(EXERCISE INPUT):

######

==> src/rtl/ooo_pkg.sv <==
// Shared types for the out-of-order core: default widths, dispatch bundle, ROB entry.
// No logic; widths here are the defaults the ROB parameters fall back to.
// Structs are sized from these defaults, so override them here rather than per instance.
package ooo_pkg;

    localparam int DEF_ROB_SIZE_BITS = 4;
    localparam int DEF_PREG_BITS     = 6;

    typedef struct packed {
        logic                         valid;
        logic [DEF_ROB_SIZE_BITS-1:0] rob_num;
        logic [DEF_PREG_BITS-1:0]     dest_reg;
        logic [DEF_PREG_BITS-1:0]     dest_reg_old;
        logic [31:0]                  pc;
    } rob_dispatch_t;

    typedef struct packed {
        logic                     valid;
        logic                     complete;
        logic [DEF_PREG_BITS-1:0] dest_reg;
        logic [DEF_PREG_BITS-1:0] dest_reg_old;
        logic [31:0]              pc;
    } rob_entry_t;

endpackage

==> src/rtl/reorder_buffer.sv <==
// In-order-retire reorder buffer: 2-wide allocate, NUM_WB completion ports, 2-wide retire.
// Latency: writeback strobe to ret_valid is 1 cycle; dispatch indices are combinational from tail.
// Backpressure: disp_ready drops when fewer than 2 entries are free (same-cycle retires not credited).
module reorder_buffer
    import ooo_pkg::*;
#(
    parameter int ROB_SIZE_BITS = DEF_ROB_SIZE_BITS,
    parameter int PREG_BITS     = DEF_PREG_BITS,
    parameter int NUM_WB        = 3
) (
    input  logic                              clk,
    input  logic                              rst_n,
    input  logic                              flush,
    input  logic                              disp_valid1,
    input  logic [PREG_BITS-1:0]              disp_dest_reg1,
    input  logic [PREG_BITS-1:0]              disp_dest_old1,
    input  logic [31:0]                       disp_pc1,
    input  logic                              disp_valid2,
    input  logic [PREG_BITS-1:0]              disp_dest_reg2,
    input  logic [PREG_BITS-1:0]              disp_dest_old2,
    input  logic [31:0]                       disp_pc2,
    output logic                              disp_ready,
    output logic [ROB_SIZE_BITS-1:0]          disp_rob_num1,
    output logic [ROB_SIZE_BITS-1:0]          disp_rob_num2,
    input  logic [NUM_WB-1:0]                 wb_valid,
    input  logic [NUM_WB*ROB_SIZE_BITS-1:0]   wb_rob_num,
    output logic                              ret_valid1,
    output logic [ROB_SIZE_BITS-1:0]          ret_rob_num1,
    output logic [PREG_BITS-1:0]              ret_dest_reg1,
    output logic [PREG_BITS-1:0]              ret_dest_old1,
    output logic [31:0]                       ret_pc1,
    output logic                              ret_valid2,
    output logic [ROB_SIZE_BITS-1:0]          ret_rob_num2,
    output logic [PREG_BITS-1:0]              ret_dest_reg2,
    output logic [PREG_BITS-1:0]              ret_dest_old2,
    output logic [31:0]                       ret_pc2,
    output logic [ROB_SIZE_BITS:0]            rob_count,
    output logic                              rob_empty,
    output logic                              rob_full
);

    localparam int DEPTH = 2 ** ROB_SIZE_BITS;

    typedef logic [ROB_SIZE_BITS-1:0] idx_t;
    typedef logic [ROB_SIZE_BITS:0]   cnt_t;

    localparam cnt_t CNT_DEPTH    = cnt_t'(DEPTH);
    localparam cnt_t CNT_DEPTH_M2 = cnt_t'(DEPTH - 2);

    rob_entry_t    entries [DEPTH];
    idx_t          head;
    idx_t          tail;
    cnt_t          count;
    idx_t          head_p1;
    idx_t          tail_p1;
    rob_dispatch_t slot1;
    rob_dispatch_t slot2;
    logic [1:0]    n_disp;
    logic [1:0]    n_ret;
    cnt_t          count_next;

    assign head_p1 = head + idx_t'(1);
    assign tail_p1 = tail + idx_t'(1);

    // Dispatch side: slot 2 rides only on an accepted slot 1 so program order stays contiguous.
    always_comb begin
        disp_ready   = (count <= CNT_DEPTH_M2);
        slot1        = '0;
        slot2        = '0;
        slot1.valid        = disp_ready & disp_valid1 & ~flush;
        slot1.rob_num      = tail;
        slot1.dest_reg     = disp_dest_reg1;
        slot1.dest_reg_old = disp_dest_old1;
        slot1.pc           = disp_pc1;
        slot2.valid        = slot1.valid & disp_valid2;
        slot2.rob_num      = tail_p1;
        slot2.dest_reg     = disp_dest_reg2;
        slot2.dest_reg_old = disp_dest_old2;
        slot2.pc           = disp_pc2;
        n_disp = {1'b0, slot1.valid} + {1'b0, slot2.valid};
    end

    assign disp_rob_num1 = slot1.rob_num;
    assign disp_rob_num2 = slot2.rob_num;

    // Retire side: data outputs are zeroed when their slot is not retiring.
    always_comb begin
        ret_valid1 = ~flush & entries[head].valid & entries[head].complete;
        ret_valid2 = ret_valid1 & entries[head_p1].valid & entries[head_p1].complete;

        ret_rob_num1  = ret_valid1 ? head                       : '0;
        ret_dest_reg1 = ret_valid1 ? entries[head].dest_reg     : '0;
        ret_dest_old1 = ret_valid1 ? entries[head].dest_reg_old : '0;
        ret_pc1       = ret_valid1 ? entries[head].pc           : '0;

        ret_rob_num2  = ret_valid2 ? head_p1                       : '0;
        ret_dest_reg2 = ret_valid2 ? entries[head_p1].dest_reg     : '0;
        ret_dest_old2 = ret_valid2 ? entries[head_p1].dest_reg_old : '0;
        ret_pc2       = ret_valid2 ? entries[head_p1].pc           : '0;

        n_ret      = {1'b0, ret_valid1} + {1'b0, ret_valid2};
        count_next = count + cnt_t'(n_disp) - cnt_t'(n_ret);
    end

    assign rob_count = count;
    assign rob_empty = (count == '0);
    assign rob_full  = (count == CNT_DEPTH);

    always_ff @(posedge clk) begin
        if (!rst_n) begin
            head  <= '0;
            tail  <= '0;
            count <= '0;
            for (int i = 0; i < DEPTH; i++) begin
                entries[i] <= '0;
            end
        end else if (flush) begin
            head  <= '0;
            tail  <= '0;
            count <= '0;
            for (int i = 0; i < DEPTH; i++) begin
                entries[i].valid <= 1'b0;
            end
        end else begin
            // Completion marks only live entries; a retire or new allocation of the same slot overrides it.
            for (int i = 0; i < NUM_WB; i++) begin
                if (wb_valid[i] && entries[wb_rob_num[i*ROB_SIZE_BITS +: ROB_SIZE_BITS]].valid) begin
                    entries[wb_rob_num[i*ROB_SIZE_BITS +: ROB_SIZE_BITS]].complete <= 1'b1;
                end
            end
            if (ret_valid1) begin
                entries[head].valid    <= 1'b0;
                entries[head].complete <= 1'b0;
            end
            if (ret_valid2) begin
                entries[head_p1].valid    <= 1'b0;
                entries[head_p1].complete <= 1'b0;
            end
            if (slot1.valid) begin
                entries[slot1.rob_num] <= '{valid: 1'b1, complete: 1'b0,
                                            dest_reg: slot1.dest_reg,
                                            dest_reg_old: slot1.dest_reg_old,
                                            pc: slot1.pc};
            end
            if (slot2.valid) begin
                entries[slot2.rob_num] <= '{valid: 1'b1, complete: 1'b0,
                                            dest_reg: slot2.dest_reg,
                                            dest_reg_old: slot2.dest_reg_old,
                                            pc: slot2.pc};
            end
            head  <= head + idx_t'(n_ret);
            tail  <= tail + idx_t'(n_disp);
            count <= count_next;
        end
    end

endmodule
`config.mk`:
```
export PLATFORM = sky130hd
export DESIGN_NAME = tick_sequencer
export DESIGN_NICKNAME = d
export VERILOG_FILES = /design/src/rtl/tick_sequencer.sv
export SDC_FILE = /design/constraint.sdc
export NUM_CORES = 1
export LEC_CHECK = 0
export ABC_AREA = 1
export ABC_CLOCK_PERIOD_IN_PS = 1600
export CAP_MARGIN = 20
export CORE_MARGIN = 3
export CORE_UTILIZATION = 50
export DETAILED_ROUTE_END_ITERATION = 10
export MAX_ROUTING_LAYER = met4
export PLACE_DENSITY = 0.72
export SLEW_MARGIN = 10
export SYNTH_ARGS = -nofsm -noshare
export SYNTH_HDL_FRONTEND = slang
export SYNTH_SLANG_ARGS = --single-unit
```
`constraint.sdc`:
```
create_clock -name clock -period 1.6 [get_ports clock]
set_input_delay 0.24 -clock clock [delete_from_list [all_inputs] [get_ports clock]]
set_output_delay 0.24 -clock clock [all_outputs]
set_load 0.02 [all_outputs]
```
`src/rtl/tick_sequencer.sv`:
```
// rtl/tick_sequencer.sv - per-tick clear/move/draw handshake sequencer
// Runs one update sequence per rising edge of rclock, with ack timeouts and sticky error flags.
module tick_sequencer #(
  parameter logic [15:0] TIMEOUT = 16'd1000
) (
  input  logic        clock,
  input  logic        reset,
  input  logic        rclock,
  output logic        clear,
  output logic        move_req,
  input  logic        move_ack,
  output logic        draw_req,
  input  logic        draw_ack,
  output logic        busy,
  output logic        overrun,
  output logic        timeout_err,
  output logic [15:0] frame_count
);

  typedef enum logic [2:0] {
    ST_IDLE  = 3'd0,
    ST_CLEAR = 3'd1,
    ST_MOVE  = 3'd2,
    ST_DRAW  = 3'd3,
    ST_DONE  = 3'd4
  } state_t;

  localparam logic [15:0] WAIT_LAST = TIMEOUT - 16'd1;

  state_t      r_state;
  logic        r_rclock;
  logic        r_armed;
  logic [15:0] r_wait;
  logic        r_clear;
  logic        r_move_req;
  logic        r_draw_req;
  logic        r_busy;
  logic        r_overrun;
  logic        r_timeout_err;
  logic [15:0] r_frame_count;
  logic        w_tick;

  // r_armed blocks a tick from an rclock that was already high when reset released.
  assign w_tick = rclock & ~r_rclock & r_armed;

  assign clear       = r_clear;
  assign move_req    = r_move_req;
  assign draw_req    = r_draw_req;
  assign busy        = r_busy;
  assign overrun     = r_overrun;
  assign timeout_err = r_timeout_err;
  assign frame_count = r_frame_count;

  always_ff @(posedge clock or posedge reset) begin
    if (reset) begin
      r_state       <= ST_IDLE;
      r_rclock      <= 1'b0;
      r_armed       <= 1'b0;
      r_wait        <= 16'd0;
      r_clear       <= 1'b0;
      r_move_req    <= 1'b0;
      r_draw_req    <= 1'b0;
      r_busy        <= 1'b0;
      r_overrun     <= 1'b0;
      r_timeout_err <= 1'b0;
      r_frame_count <= 16'd0;
    end else begin
      r_rclock <= rclock;
      r_armed  <= r_armed | ~rclock;
      r_clear  <= 1'b0;
      if (w_tick && (r_state != ST_IDLE)) begin
        r_overrun <= 1'b1;
      end
      case (r_state)
        ST_IDLE: begin
          if (w_tick) begin
            r_state <= ST_CLEAR;
            r_clear <= 1'b1;
            r_busy  <= 1'b1;
          end
        end
        ST_CLEAR: begin
          r_state    <= ST_MOVE;
          r_move_req <= 1'b1;
          r_wait     <= 16'd0;
        end
        ST_MOVE: begin
          if (move_ack) begin
            r_state    <= ST_DRAW;
            r_move_req <= 1'b0;
            r_draw_req <= 1'b1;
            r_wait     <= 16'd0;
          end else if (r_wait == WAIT_LAST) begin
            r_state       <= ST_IDLE;
            r_move_req    <= 1'b0;
            r_busy        <= 1'b0;
            r_timeout_err <= 1'b1;
          end else begin
            r_wait <= r_wait + 16'd1;
          end
        end
        ST_DRAW: begin
          if (draw_ack) begin
            r_state    <= ST_DONE;
            r_draw_req <= 1'b0;
          end else if (r_wait == WAIT_LAST) begin
            r_state       <= ST_IDLE;
            r_draw_req    <= 1'b0;
            r_busy        <= 1'b0;
            r_timeout_err <= 1'b1;
          end else begin
            r_wait <= r_wait + 16'd1;
          end
        end
        ST_DONE: begin
          r_state       <= ST_IDLE;
          r_busy        <= 1'b0;
          r_frame_count <= r_frame_count + 16'd1;
        end
        default: begin
          r_state    <= ST_IDLE;
          r_move_req <= 1'b0;
          r_draw_req <= 1'b0;
          r_busy     <= 1'b0;
        end
      endcase
    end
  end

endmodule

```
==> metrics.md, run 1 <==
| Metric | Value |
|---|---|
| Reg2Reg Depth | 10 |
| PortBufs | 26 |
| Multiplexer share of the synthesized area | 0% |
| CTS Hold Buffers Added | 0 |
| Startpoint types | register |
| Via density | 5.11 |
| R2R Path Start | r_wait[1] |
| IO Pins | 27 |
| Outcome | complete, no violations |
| Compound-Gate Fraction of Synth Area | 7.86% |
| Clk slew on worst S/H paths | 0.08 ns |
| Via total after detailed routing | 2029 |
| RR Endpoint | busy |
| Leakage power | 1.51 nW |
| Final Cycle Share | 97.7% |
| Post-synth EDFFs | 0 |
| Crit path cell chain | clkdlybuf4s50_1 |
| Clock root cell | clkbuf_8 |
| Die height | 73.9 um |
| Crit path from | frame_count[0] |
| Worst Path Buf+Inv | 1 |
| Ys flop type | dfrtp_1 |
| Slew @ Worst Pin | 0.362 ns |
| Initial DRC count | 121 |
| GRT Resource Usage Total | 18.5% |
| Worst path top cell family by delay | buffers and inverters |
| Syn Area/Cell | 7.72 um2 |
| Crit end category | output pin |
| TritonCTS Buffers | 5 |
| Sequential cell area fraction in the yosys report | 46.6% |
| Synth warnings | 0 |
| Synth Instances | 299 |
| Final nets | 351 |
| Fin crit period | 1.56 ns |
| Routed Antenna Nets | 0 |
| Vias in the first global route | 1774 |
| Setup violations, final | 0 |
| Post-synthesis xor/xnor area fraction | 4.18% |
| Critical path type | register to output pin |
| Critical Path RT | 1.36 ns |
| Placed Instances | 382 |
| FILL cells | 369 |
| Final hold violations | 0 |
| Starting density of the core | 52.3% |
| Post-synthesis adder-cell area fraction | 1.08% |
| Commonest non-fill, non-tap cell in the layout | nand2_1 |
| Die footprint | 0.00547 mm2 |
| CTS tree | built |
| Core area | 0.00441 mm2 |
| Synth top area cells | dfrtp_1, nand2_1, inv_1, nor2_1, nand3_1 |
| Layout cells sized above 1 | 11.3% |
| Worst clock skew | 0.00715 ns |
| Number of diodes | 0 |
| Highest Clock Rate | 640 MHz |
| Initial antenna violation count | 0 |
| Non-Filler Instances | 397 |
| Slew headroom | 75.8% |
| #FFs+latches synth | 43 |
| Max-cap viol count | 0 |
| Hold Crit Class | primary input to async pin |
| Number of distinct library cells after synthesis | 31 |
| First-pass GRT wire length | 7.69 mm |
| WL/cell | 11.8 um |
| Clock Sinks | 43 |
| Drt first pass iters | 4 |
| Peak supply drop | 1.23 mV |
| Pins Over Slew Limit | 0 |
| CTS Buffer Depth | 2 |
| Layout area overhead | 25.1% |
| Largest net degree at the start of global routing | 44 |
| CP Max Fanout | 4 |
| Die width | 73.9 um |
| Clock insertion delay at the later pin of the skew report | 0.29 ns |
| GP Congestion | 0.885 |
| Worst reg2reg setup slack | 0.07 ns |
| Arr. time, crit path | 1.32 ns |
| Largest family of logic cells by synthesized area | simple AND/OR/NAND/NOR gates |
| Yosys top cell by area | dfrtp_1 |
| Post-synth ARST share | 100% |
| Remaining DRCs | 0 |
| Power, Total | 3.68 mW |
| Routed WL | 4.70 mm |
| H-tree depth | 2 |
| Net count of the mapped netlist | 306 |
| Mapped Area | 0.00231 mm2 |
| HPWL after detailed placement | 3.38 mm |
| Simple-gate share of the synthesized area | 31.6% |
| CP max stage delay | 0.63 ns |
| Top-area cell type share of the netlist area | 46.6% |
| Critical-path top delay cell | clkdlybuf4s50_1 |
| Most frequent cells in the layout | nand2_1, inv_1, nor2_1, dfrtp_1, nand3_1 |
| Pwr Density | 1280 mW/mm2 |
| Row count | 24 |
| Grt ovf | 0 |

######

(WHAT THE EXERCISE ASKS): Taking the lines above, repeat exactly those from the line that contains "area | 0% |" through the line that contains "Area | 7.86% |", and both of those lines as well. Include nothing else.

(THE COMPLETED TASK):
| Multiplexer share of the synthesized area | 0% |
| CTS Hold Buffers Added | 0 |
| Startpoint types | register |
| Via density | 5.11 |
| R2R Path Start | r_wait[1] |
| IO Pins | 27 |
| Outcome | complete, no violations |
| Compound-Gate Fraction of Synth Area | 7.86% |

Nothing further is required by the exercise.